§ **TASK TO CARRY OUT**
Check each line of the entries below for the string "paths"; copy every line where it appears.

Start of DATA FOR PROCESSING

`config.mk`:
```
export PLATFORM = sky130hd
export DESIGN_NAME = cmd_parser
export DESIGN_NICKNAME = d
export VERILOG_FILES = /design/src/source/harness_pkg.sv /design/src/source/cmd_parser.sv
export SDC_FILE = /design/constraint.sdc
export NUM_CORES = 1
export LEC_CHECK = 0
export BUFFER_PORTS_ARGS = -buffer_cell sky130_fd_sc_hd__buf_2
export CAP_MARGIN = 20
export CORE_MARGIN = 3
export CORE_UTILIZATION = 44
export DETAILED_ROUTE_END_ITERATION = 10
export PLACE_DENSITY = 0.74
export RECOVER_POWER = 50
export SLEW_MARGIN = 25
export SYNTH_ARGS = -nofsm -noshare
export SYNTH_HDL_FRONTEND = slang
export SYNTH_SLANG_ARGS = --single-unit
```
`constraint.sdc`:
```
create_clock -name clk -period 2.9 [get_ports clk]
set_input_delay 0.58 -clock clk [delete_from_list [all_inputs] [get_ports clk]]
set_output_delay 0.58 -clock clk [all_outputs]
set_load 0.01 [all_outputs]
```
`src/source/harness_pkg.sv`:
```
package harness_pkg;

    // Wishbone classic request as seen by the shared memory
    typedef struct packed {
        logic        cyc;
        logic        stb;
        logic        we;
        logic [31:0] addr;
        logic [31:0] data; // Write data
    } bus_req_t;

    // Reply path back to the requester
    typedef struct packed {
        logic        ack;
        logic [31:0] data; // Read data, valid with ack
    } bus_rsp_t;

    // Host command opcodes
    localparam logic [7:0] OP_WRITE   = 8'h01; // + 4 addr bytes + 4 data bytes
    localparam logic [7:0] OP_READ    = 8'h02; // + 4 addr bytes
    localparam logic [7:0] OP_RELEASE = 8'h03;
    localparam logic [7:0] OP_HOLD    = 8'h04;

    // Single byte answers
    localparam logic [7:0] RSP_OK  = 8'hAA;
    localparam logic [7:0] RSP_BAD = 8'hEE;

    // System reset stretch after rst_i falls
    localparam int RESET_CYCLES   = 20;
    localparam int RESET_CNT_BITS = $clog2(RESET_CYCLES + 1);

    // Word memory sizing, index taken from addr[11:2]
    localparam int MEM_WORDS     = 1024;
    localparam int MEM_ADDR_BITS = 10;

endpackage

```
`src/source/cmd_parser.sv`:
```
`timescale 1ns/100ps

module cmd_parser import harness_pkg::*; (
    input  logic       clk,
    input  logic       rst_i,
    input  logic [7:0] host_data_i,
    input  logic       host_valid_i,
    output logic       host_ready_o,
    output bus_req_t   bus_req_o,
    input  logic       bus_ack_i,
    input  logic       rsp_done_i,
    output logic [7:0] status_o,
    output logic       status_valid_o,
    output logic       core_release_o,
    output logic       core_hold_o
);

    typedef enum logic [2:0] {
        S_IDLE,   // One cycle out of reset, keeps ready low
        S_OPCODE,
        S_ADDR,
        S_DATA,
        S_BUS,    // Request held until ack
        S_WAIT    // Response bytes still going out
    } state_t;

    state_t      state_q;
    logic [1:0]  byte_cnt_q;
    logic        is_write_q;
    logic [31:0] addr_q;
    logic [31:0] data_q;
    logic        byte_take;

    assign host_ready_o = (state_q == S_OPCODE) || (state_q == S_ADDR) || (state_q == S_DATA);
    assign byte_take    = host_ready_o && host_valid_i;

    always_ff @(posedge clk) begin
        status_valid_o <= 1'b0;
        core_release_o <= 1'b0;
        core_hold_o    <= 1'b0;
        if (rst_i) begin
            state_q    <= S_IDLE;
            byte_cnt_q <= '0;
            is_write_q <= 1'b0;
        end else begin
            case (state_q)
                S_IDLE: state_q <= S_OPCODE;
                S_OPCODE: if (byte_take) begin
                    case (host_data_i)
                        OP_WRITE: begin
                            is_write_q <= 1'b1;
                            state_q    <= S_ADDR;
                        end
                        OP_READ: begin
                            is_write_q <= 1'b0;
                            state_q    <= S_ADDR;
                        end
                        OP_RELEASE: begin
                            core_release_o <= 1'b1;
                            status_o       <= RSP_OK;
                            status_valid_o <= 1'b1;
                            state_q        <= S_WAIT;
                        end
                        OP_HOLD: begin
                            core_hold_o    <= 1'b1;
                            status_o       <= RSP_OK;
                            status_valid_o <= 1'b1;
                            state_q        <= S_WAIT;
                        end
                        default: begin // Only the opcode byte is consumed
                            status_o       <= RSP_BAD;
                            status_valid_o <= 1'b1;
                            state_q        <= S_WAIT;
                        end
                    endcase
                end
                S_ADDR: if (byte_take) begin
                    byte_cnt_q <= byte_cnt_q + 2'd1; // Wraps back to zero after byte 3
                    if (byte_cnt_q == 2'd3) begin
                        state_q <= is_write_q ? S_DATA : S_BUS;
                    end
                end
                S_DATA: if (byte_take) begin
                    byte_cnt_q <= byte_cnt_q + 2'd1;
                    if (byte_cnt_q == 2'd3) begin
                        state_q <= S_BUS;
                    end
                end
                S_BUS: if (bus_ack_i) begin
                    // Read data goes to the builder straight from the bus reply
                    if (is_write_q) begin
                        status_o       <= RSP_OK;
                        status_valid_o <= 1'b1;
                    end
                    state_q <= S_WAIT;
                end
                S_WAIT: if (rsp_done_i) state_q <= S_OPCODE;
                default: state_q <= S_IDLE;
            endcase
        end
    end

    // Address and data arrive MSB first
    always_ff @(posedge clk) begin
        if (byte_take && state_q == S_ADDR) addr_q <= {addr_q[23:0], host_data_i};
        if (byte_take && state_q == S_DATA) data_q <= {data_q[23:0], host_data_i};
    end

    always_comb begin
        bus_req_o.cyc  = (state_q == S_BUS);
        bus_req_o.stb  = (state_q == S_BUS);
        bus_req_o.we   = is_write_q;
        bus_req_o.addr = addr_q;
        bus_req_o.data = data_q;
    end

    // Wishbone classic: a pending request must not move
    a_req_stable: assert property (
        @(posedge clk) disable iff (rst_i)
        (bus_req_o.stb && !bus_ack_i) |=> $stable(bus_req_o)
    );

endmodule

```
==> results.txt <==
- Core utilization of the finished layout: a little under three fifths
- Port-buffer cells: 85
* Summed instance area of the synthesized netlist: about 2700 um^2
- In this run the worst hold path is classified as register to register.
- Post-layout min period: between 2 and 2.5 ns
* Number of buffers between clock root and the deepest sink: 2
- Hold violation total from the final report: 0
- Max_slew headroom: between 40 and 50%
* Mean Syn Cell Area: approximately 17 um^2
- Number of max-slew violations in the final report: 0
* Worst min-delay path startpoint: data_q[2]$_DFFE_PP_
- In this run the core area contains 27 standard-cell rows.
* Number of vias per cell: 4.827
- The run finished with clean final reports.
- Overall power after layout: approximately 2.2 mW
- Max Fclk: around 490 MHz
* Final worst clock skew: approximately 0.0082 ns
- For flop-to-flop paths, the worst setup slack is 1.07 ns.
* End point of the worst hold path: data_q[10]$_DFFE_PP_
- The tightest hold path in the finished design has a slack of 0.4400 ns.
- Peak VDD IR: around 0.0003 V
* Final weighted congestion of routability-driven global placement: between 0.8 and 0.9
- Before CTS, the worst setup slack after placement is roughly 1.1 ns.
- From synthesis to final layout, the design area changed by 22.09%.
- Post-CTS timing repair inserted 0 buffers for setup.
* H-tree depth: 3
- Flops & latches, synth: 74
* Static leakage: between 1 and 1.5 nW
- Max-cap violations in this run came to 0.
* HPWL reported at the end of detailed placement: ~3300 um
- The cell count after synthesis came out at around 160.
* Post-CTS clock slew at the launch and capture registers of the worst setup and hold paths: roughly 0.07 ns
* Commonest non-fill, non-tap cell in the layout: edfxtp_1
- The repair_antennas step left the layout with diodes totalling 0.
- After synthesis, flip-flops and latches occupy between 80 and 90% of the total area.
- The worst register-to-register path begins at state_q[1]$_SDFFE_PP0P_.
- Required time of the worst setup path: 2.32 ns
* RSZ-0062 raised after global routing: false
- The number of global-route vias before repair is 1466.
* Number of instances resized during post-cts repair: 0
- Counting every sink on the clock net gives 74.
* Buffer type at the clock tree root: clkbuf_8
- Setup violations remaining at the end of the flow were counted as 0.
- STA puts the critical path data arrival time at 1.46 ns.
- Once the floorplan was initialized, standard cells occupied 46.72% of the core.
- Overall global routing resource usage: approximately 14%
* Layout cell share with drive strength beyond 1: 23.81%
- Number of primary I/O pins: 92
* Top library cells by usage in the layout, fill and taps aside: 65 x edfxtp_1, 47 x clkbuf_1, 40 x buf_2
- For the worst-skew pair, the clock arrives at the later sink with an insertion delay of 0.33 ns.
- Drt total wl: between 4000 and 5000 um
- Antenna violations before repair: 0
- Count of warnings emitted by yosys: 0
* Global-route congestion overflow total: 0
* Pin count of the biggest net entering global routing: 33
- TritonCTS built the clock tree.
* CTS Hold Buffers Added: 0
- The count of nets left with antenna violations once routing finished came out at 0.
- Pwr/cell area: 689.0 nW/um^2
- Actual slew at the worst max-slew pin: around 0.76 ns
- The die is 83.63 um tall.
* Critical path endpoint category: primary output
* Count of distinct cell types in the synthesized netlist: 31
- Final period util: 70.28%
* Total clock buffers created by CTS: 9
- The region available for standard cell placement spans 5675 um^2.
* Destination of the worst register-to-register timing path: addr_q[18]$_DFFE_PP_
* Overall die width: 83.63 um
- Kind of start point of the critical path: register
* First-pass iteration count of the detailed router: 4
* Post-layout worst setup margin: 0.8620 ns
- First-pass GRT wire length: roughly 7300 um
- Of all nets on the critical path, the largest fanout is 13.
- Across all layers, the routed design uses between 1500 and 2000 vias.
* Total negative slack: 0 ns
- Initial DRC count: 100
- Number of cells traversed by the worst register-to-register path: 4
- The worst hold path passes through 0 cells.
- Final net count: between 200 and 300
* Count of unresolved DRC violations after routing: 0
- The critical path in this run is classified as register to primary output.
* Overall die area: roughly 7000 um^2
- After detailed routing, the average wire length per cell comes to between 10 and 15 um.
## critical path, stage by stage (launching register included)
cell and delay [ns]:
dfxtp_1 0.57, nor3b_2 0.36, buf_2 0.19
## metal layers
layer | global-route usage (%) | vias up | part of all wire (%)
li1 | - | 752 | -
met1 | 15.97 | 728 | 41
met2 | 21.26 | 72 | 47
met3 | 4.837 | 12 | 8.0
met4 | 9.649 | 0 | 3.7
met5 | 0 | - | 0
## where the power goes
part / internal [mW] / switching, mW
logic: 0.0837 / 0.102
registers: 1.17 / 0.0449
clock network: 0.484 / 0.346
## cell usage after synthesis
cell	instances	share of area [%]
edfxtp_1	65	74
nand2_1	11	1.6
buf_4	10	2.8
dfxtp_1	9	6.8
nor2_1	9	1.3
a21oi_1	8	1.5
inv_1	4	0.57
o21ai_0	4	0.76
nand2b_1	3	0.71
nand3_1	3	0.57
nor2b_1	3	0.71
a31oi_1	2	0.47
and3_1	2	0.47
buf_2	2	0.38
clkbuf_1	2	0.28
conb_1	2	0.28
mux2i_1	2	0.76
nand4_1	2	0.47
nor3_1	2	0.38
nor3b_2	2	0.94
xor2_1	2	0.66
a221oi_1	1	0.33
a221oi_2	1	0.57
ha_1	1	0.47
nand3_2	1	0.38
nor2b_2	1	0.33
nor3b_1	1	0.28
nor4_1	1	0.24
nor4_4	1	0.80
o31ai_1	1	0.28
o32ai_1	1	0.33
## cell type report
class,instances,area (um^2)
Clock buffer,11,131.4
Clock inverter,5,78.83
Fill cell,489,2439
Inverter,4,15.01
Multi-Input combinational cell,71,405.4
Sequential cell,74,2132
Tap cell,72,90.09
Timing Repair Buffer,87,384.1
## sequential cells by signal, indices dropped and copies added, names as in the netlist
name,count
status_valid_o,1
core_hold_o,1
status_o,1
is_write_q,1
data_q,32
addr_q,32
core_release_o,1
byte_cnt_q,2
state_q,3
## worst max path at each step
stage / from / end / cells after the start / slack (ns)
2_1_floorplan: host_valid_i / addr_q[0]$_DFFE_PP_ / 3 / 0.13
3_3_place_gp: state_q[1]$_SDFFE_PP0P_ / addr_q[30]$_DFFE_PP_ / 4 / 1.14
3_5_place_dp: state_q[1]$_SDFFE_PP0P_ / addr_q[31]$_DFFE_PP_ / 4 / 1.11
4_1_cts: state_q[2]$_SDFFE_PP0P_ / bus_req_o[66] / 2 / 0.80
5_1_grt: state_q[2]$_SDFFE_PP0P_ / bus_req_o[65] / 2 / 0.74
6_report: state_q[2]$_SDFFE_PP0P_ / bus_req_o[66] / 2 / 0.86
## stage by stage
| stage | instances | cell area [um^2] |
|---|---|---|
| floorplan | 163 | 2666 |
| global placement | 308 | 3107 |
| detailed placement | 308 | 3107 |
| CTS | 324 | 3317 |
| global route | 324 | 3237 |
| finish | 324 | 3237 |
## kinds of logic (layout without fill, tap and decap cells)
kind of cell,after synthesis,count (layout),synth area share [%]
AOI/OAI and AO/OA,18,18,4.247
xor gates and xnor gates,2,2,0.6608
adders and majority gates,1,1,0.4718
buffers and inverters,18,107,4.058
DFF,74,74,80.42
muxes,2,2,0.7551
other,2,6,0.2833
and+or+nand+nor,42,42,9.108
Power figures use the tool's default switching activity.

End of DATA FOR PROCESSING

§ **OUTPUT**
- For flop-to-flop paths, the worst setup slack is 1.07 ns.
* Post-CTS clock slew at the launch and capture registers of the worst setup and hold paths: roughly 0.07 ns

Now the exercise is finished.